Improving Emergency Department performance using Discrete-event and Agent-based Simulation
This thesis investigates the causes of the long wait-time for patients in Emergency department (ED) of Victoria General Hospital, and suggests changes for improvements. Two prominent simulation techniques have been used to replicate the ED in a simulation model. These are Discrete-event simulation (DES) and Agent-based modeling (ABM). While DES provides the basic modeling framework ABM has been used to incorporate human behaviour in the ED. The patient flow in the ED has been divided into 3 phases: input, throughput, and output. Model results show that there could be multiple interventions to reduce time taken to be seen by the doctor for the first time (also called WTBS) either in the output phase or in the input phase.
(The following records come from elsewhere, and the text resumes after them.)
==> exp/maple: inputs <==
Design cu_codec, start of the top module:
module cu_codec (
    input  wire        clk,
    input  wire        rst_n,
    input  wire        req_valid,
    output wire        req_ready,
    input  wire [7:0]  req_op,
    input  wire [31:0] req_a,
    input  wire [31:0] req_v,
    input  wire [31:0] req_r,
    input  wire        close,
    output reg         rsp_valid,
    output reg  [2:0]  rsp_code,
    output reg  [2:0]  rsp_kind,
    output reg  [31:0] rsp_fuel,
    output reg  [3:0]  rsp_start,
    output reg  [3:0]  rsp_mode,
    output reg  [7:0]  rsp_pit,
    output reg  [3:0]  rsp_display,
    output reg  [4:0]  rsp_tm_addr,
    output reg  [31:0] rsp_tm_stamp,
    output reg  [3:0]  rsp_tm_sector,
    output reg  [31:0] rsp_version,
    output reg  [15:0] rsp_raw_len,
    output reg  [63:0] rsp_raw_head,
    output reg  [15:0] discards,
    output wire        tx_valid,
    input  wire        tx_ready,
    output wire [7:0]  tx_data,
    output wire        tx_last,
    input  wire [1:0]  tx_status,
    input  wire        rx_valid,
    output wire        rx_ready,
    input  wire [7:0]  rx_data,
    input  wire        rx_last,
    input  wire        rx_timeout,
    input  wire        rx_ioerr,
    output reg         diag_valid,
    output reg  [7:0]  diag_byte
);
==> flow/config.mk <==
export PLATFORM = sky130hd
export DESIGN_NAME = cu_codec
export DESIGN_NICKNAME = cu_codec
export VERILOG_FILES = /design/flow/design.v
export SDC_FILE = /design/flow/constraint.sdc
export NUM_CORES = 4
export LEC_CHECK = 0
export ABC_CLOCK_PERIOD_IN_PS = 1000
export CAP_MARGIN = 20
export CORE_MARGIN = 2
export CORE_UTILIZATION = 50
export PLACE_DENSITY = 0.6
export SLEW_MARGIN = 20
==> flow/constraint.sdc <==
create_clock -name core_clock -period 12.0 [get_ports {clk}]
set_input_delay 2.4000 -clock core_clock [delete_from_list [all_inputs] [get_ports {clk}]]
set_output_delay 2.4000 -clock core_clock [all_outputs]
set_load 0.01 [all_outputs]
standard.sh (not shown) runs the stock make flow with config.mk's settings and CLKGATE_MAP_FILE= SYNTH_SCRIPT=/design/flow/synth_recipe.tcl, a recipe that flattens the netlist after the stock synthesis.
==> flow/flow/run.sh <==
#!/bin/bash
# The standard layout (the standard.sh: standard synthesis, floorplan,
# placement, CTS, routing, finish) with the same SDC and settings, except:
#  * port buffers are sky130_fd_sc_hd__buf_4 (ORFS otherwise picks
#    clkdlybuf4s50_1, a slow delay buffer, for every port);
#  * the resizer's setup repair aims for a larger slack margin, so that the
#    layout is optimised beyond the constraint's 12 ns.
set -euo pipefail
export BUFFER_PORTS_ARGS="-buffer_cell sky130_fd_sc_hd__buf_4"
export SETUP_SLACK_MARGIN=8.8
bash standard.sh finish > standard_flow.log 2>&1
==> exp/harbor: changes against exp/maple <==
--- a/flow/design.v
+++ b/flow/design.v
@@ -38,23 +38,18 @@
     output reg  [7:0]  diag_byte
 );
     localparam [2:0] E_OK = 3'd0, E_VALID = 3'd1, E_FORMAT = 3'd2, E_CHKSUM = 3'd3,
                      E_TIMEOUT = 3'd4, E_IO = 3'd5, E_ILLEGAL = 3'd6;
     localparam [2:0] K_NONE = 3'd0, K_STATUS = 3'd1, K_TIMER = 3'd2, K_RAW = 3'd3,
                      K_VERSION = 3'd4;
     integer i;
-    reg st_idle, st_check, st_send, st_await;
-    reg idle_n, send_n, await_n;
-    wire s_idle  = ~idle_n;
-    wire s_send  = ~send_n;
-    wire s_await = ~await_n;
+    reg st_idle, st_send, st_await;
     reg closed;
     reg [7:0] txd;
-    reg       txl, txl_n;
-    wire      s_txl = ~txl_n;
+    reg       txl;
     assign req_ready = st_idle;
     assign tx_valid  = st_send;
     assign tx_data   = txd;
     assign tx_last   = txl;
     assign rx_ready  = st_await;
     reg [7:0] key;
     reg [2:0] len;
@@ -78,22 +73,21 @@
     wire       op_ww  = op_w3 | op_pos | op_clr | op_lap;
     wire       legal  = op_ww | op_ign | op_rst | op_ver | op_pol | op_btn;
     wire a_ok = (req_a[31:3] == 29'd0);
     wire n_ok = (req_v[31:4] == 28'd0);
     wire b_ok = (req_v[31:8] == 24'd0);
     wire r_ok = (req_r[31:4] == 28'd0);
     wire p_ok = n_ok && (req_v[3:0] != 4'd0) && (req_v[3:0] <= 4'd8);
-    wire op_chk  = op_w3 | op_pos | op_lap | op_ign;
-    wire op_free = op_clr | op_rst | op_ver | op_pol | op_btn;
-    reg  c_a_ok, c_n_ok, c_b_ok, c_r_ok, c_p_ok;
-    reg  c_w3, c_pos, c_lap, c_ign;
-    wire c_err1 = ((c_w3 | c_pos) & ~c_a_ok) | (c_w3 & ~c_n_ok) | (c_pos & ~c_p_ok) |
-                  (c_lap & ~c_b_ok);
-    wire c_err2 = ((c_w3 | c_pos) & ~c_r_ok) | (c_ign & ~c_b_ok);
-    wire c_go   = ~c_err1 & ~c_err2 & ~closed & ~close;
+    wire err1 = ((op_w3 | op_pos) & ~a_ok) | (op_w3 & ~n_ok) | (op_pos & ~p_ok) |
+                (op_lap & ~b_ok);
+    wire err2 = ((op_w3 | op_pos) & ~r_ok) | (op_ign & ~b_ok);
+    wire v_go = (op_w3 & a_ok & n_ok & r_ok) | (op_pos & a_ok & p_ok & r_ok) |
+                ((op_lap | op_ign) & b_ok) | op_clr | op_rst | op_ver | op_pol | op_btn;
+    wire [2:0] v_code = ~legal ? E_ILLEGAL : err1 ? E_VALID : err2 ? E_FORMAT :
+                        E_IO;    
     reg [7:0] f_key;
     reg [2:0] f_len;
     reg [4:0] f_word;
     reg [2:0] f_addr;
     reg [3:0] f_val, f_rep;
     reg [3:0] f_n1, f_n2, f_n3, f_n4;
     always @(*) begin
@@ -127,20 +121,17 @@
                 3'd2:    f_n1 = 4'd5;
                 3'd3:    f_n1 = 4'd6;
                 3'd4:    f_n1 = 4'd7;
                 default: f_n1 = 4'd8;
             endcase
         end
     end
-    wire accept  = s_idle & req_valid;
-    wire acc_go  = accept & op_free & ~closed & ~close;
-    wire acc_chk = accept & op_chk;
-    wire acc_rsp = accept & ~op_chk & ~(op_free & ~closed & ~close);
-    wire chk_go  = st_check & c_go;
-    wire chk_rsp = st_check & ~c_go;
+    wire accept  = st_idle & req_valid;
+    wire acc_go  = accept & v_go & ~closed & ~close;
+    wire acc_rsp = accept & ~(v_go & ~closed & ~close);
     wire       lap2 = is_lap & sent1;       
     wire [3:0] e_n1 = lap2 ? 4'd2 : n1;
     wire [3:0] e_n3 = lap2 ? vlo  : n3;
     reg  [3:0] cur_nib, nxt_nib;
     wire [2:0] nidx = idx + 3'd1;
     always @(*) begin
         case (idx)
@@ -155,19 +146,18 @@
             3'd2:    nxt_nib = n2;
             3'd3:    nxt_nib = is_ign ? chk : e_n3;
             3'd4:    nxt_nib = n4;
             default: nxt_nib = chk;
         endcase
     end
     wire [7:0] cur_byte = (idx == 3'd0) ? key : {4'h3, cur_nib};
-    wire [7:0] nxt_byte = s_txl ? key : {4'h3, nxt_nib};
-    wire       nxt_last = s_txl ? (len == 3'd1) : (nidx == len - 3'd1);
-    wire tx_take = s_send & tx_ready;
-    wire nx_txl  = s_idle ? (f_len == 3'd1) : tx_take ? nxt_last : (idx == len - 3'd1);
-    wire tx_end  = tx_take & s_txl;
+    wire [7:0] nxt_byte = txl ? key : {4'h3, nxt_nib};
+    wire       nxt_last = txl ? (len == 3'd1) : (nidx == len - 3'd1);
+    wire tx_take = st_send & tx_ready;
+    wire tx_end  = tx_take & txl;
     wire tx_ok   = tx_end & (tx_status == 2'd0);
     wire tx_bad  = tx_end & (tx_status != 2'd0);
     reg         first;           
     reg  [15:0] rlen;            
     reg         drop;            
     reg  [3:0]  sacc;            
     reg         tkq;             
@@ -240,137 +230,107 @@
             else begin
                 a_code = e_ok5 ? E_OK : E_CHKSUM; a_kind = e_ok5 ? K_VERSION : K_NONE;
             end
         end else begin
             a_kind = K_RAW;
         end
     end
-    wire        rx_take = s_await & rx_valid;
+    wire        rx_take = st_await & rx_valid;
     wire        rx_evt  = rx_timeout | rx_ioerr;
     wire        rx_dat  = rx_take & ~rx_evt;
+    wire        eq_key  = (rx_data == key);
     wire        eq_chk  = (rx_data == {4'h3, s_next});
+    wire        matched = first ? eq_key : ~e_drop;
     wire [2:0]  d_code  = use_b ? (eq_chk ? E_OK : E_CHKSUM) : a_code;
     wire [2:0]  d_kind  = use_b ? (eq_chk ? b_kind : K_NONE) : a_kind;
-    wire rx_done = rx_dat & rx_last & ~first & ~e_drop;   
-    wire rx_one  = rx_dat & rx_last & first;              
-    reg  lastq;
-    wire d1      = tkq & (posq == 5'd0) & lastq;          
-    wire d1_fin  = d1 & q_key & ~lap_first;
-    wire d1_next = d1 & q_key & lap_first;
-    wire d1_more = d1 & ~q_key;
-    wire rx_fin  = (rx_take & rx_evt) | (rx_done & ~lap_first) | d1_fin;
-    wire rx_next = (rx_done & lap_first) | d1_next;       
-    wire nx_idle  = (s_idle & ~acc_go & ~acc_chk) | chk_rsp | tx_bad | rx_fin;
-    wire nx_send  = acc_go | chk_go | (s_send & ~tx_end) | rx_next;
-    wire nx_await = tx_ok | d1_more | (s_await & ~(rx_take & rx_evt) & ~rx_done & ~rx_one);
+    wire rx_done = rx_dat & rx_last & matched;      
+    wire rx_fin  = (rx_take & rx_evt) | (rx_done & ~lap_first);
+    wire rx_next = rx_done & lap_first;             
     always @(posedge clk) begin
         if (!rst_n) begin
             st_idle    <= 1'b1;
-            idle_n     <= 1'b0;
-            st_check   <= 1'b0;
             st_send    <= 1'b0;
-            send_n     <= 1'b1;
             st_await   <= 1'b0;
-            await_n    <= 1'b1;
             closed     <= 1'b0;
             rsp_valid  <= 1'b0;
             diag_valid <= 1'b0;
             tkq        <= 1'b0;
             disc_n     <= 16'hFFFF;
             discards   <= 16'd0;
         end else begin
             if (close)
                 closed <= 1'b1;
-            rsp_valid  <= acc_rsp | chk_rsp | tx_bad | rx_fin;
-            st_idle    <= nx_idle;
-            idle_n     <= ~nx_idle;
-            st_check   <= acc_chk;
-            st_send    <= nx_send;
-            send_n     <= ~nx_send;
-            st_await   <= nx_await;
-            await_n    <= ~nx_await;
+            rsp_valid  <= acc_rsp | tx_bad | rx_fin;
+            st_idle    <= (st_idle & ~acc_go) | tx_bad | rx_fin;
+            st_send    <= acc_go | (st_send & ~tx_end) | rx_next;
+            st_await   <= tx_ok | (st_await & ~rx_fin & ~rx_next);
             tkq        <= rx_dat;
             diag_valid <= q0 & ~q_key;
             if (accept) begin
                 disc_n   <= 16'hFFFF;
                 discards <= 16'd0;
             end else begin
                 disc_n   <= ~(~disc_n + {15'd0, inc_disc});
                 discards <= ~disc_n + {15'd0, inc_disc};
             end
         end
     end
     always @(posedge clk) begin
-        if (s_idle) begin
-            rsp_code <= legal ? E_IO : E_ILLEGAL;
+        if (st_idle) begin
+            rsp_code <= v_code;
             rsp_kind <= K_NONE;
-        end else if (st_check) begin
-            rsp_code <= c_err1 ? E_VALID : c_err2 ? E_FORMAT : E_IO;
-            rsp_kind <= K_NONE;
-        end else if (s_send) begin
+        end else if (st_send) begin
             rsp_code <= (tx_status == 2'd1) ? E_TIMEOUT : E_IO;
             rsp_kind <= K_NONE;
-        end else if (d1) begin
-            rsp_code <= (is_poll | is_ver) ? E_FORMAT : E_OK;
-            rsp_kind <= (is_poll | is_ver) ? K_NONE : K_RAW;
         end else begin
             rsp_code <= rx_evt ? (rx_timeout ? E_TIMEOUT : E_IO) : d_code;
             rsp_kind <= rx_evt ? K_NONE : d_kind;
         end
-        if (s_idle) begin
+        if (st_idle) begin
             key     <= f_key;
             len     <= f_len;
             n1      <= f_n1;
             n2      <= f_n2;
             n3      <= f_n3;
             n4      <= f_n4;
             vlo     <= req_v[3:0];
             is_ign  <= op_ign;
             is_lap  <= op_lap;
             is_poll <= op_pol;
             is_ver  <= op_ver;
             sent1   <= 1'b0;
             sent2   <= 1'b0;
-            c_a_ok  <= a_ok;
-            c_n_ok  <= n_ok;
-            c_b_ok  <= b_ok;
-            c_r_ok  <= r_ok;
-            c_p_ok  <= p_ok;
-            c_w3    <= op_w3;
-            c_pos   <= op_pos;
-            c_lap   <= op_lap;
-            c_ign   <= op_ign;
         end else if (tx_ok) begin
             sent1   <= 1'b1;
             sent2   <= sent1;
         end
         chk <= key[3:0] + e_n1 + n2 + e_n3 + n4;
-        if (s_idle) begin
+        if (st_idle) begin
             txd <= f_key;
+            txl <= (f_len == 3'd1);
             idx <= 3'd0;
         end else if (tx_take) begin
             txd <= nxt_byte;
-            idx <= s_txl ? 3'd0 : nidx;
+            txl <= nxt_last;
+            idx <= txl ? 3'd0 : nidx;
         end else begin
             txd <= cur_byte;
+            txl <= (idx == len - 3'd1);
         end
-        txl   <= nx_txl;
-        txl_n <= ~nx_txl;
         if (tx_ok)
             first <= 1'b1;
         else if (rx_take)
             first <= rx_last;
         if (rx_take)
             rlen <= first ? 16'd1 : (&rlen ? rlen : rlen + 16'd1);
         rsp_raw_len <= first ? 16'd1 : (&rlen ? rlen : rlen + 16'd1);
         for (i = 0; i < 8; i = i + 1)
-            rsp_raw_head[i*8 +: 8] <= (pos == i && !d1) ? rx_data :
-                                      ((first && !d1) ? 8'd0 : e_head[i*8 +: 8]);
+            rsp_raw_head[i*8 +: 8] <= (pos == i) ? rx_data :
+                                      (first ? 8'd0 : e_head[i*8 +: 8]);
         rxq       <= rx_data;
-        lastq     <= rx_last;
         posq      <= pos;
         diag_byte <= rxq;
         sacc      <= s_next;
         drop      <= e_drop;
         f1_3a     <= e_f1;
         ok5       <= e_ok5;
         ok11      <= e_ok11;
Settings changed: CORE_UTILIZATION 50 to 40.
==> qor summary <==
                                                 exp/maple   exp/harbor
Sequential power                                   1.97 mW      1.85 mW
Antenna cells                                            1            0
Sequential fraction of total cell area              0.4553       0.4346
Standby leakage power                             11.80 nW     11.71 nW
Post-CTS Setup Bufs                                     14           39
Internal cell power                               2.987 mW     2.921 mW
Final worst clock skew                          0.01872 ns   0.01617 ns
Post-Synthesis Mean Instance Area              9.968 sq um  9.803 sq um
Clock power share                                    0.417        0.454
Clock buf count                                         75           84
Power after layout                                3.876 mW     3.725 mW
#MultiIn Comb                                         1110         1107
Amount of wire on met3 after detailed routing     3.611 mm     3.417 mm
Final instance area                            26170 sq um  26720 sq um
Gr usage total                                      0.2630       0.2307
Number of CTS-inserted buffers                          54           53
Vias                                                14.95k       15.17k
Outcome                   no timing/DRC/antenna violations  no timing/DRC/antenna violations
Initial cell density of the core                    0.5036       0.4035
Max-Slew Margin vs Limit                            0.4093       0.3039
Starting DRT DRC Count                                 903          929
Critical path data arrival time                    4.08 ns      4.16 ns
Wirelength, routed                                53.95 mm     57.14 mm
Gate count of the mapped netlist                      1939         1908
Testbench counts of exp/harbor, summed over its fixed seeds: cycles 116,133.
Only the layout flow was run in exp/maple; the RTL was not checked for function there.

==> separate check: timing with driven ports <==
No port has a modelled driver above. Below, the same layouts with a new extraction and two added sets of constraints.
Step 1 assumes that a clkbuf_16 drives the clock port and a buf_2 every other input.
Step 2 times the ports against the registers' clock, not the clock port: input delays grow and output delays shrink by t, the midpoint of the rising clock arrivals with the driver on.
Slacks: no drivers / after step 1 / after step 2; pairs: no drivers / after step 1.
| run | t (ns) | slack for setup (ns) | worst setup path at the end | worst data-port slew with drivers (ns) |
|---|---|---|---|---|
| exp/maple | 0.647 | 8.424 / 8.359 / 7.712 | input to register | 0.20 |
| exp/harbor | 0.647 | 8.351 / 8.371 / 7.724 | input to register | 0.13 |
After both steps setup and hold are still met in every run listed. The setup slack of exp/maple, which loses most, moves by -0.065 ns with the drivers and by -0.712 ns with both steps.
The model is able to predict that a reduction in the output phase would cause reduction in the WTBS but it is not equipped to suggest how this reduction can be achieved. To reduce WTBS by making interventions in the input phase this research proposes a strategy called fast-track treatment (FTT). This strategy helps the model to dynamically re-allocate resources if needed to alleviate high WTBS. Results show that FTT can reduce WTBS times by up-to 40%.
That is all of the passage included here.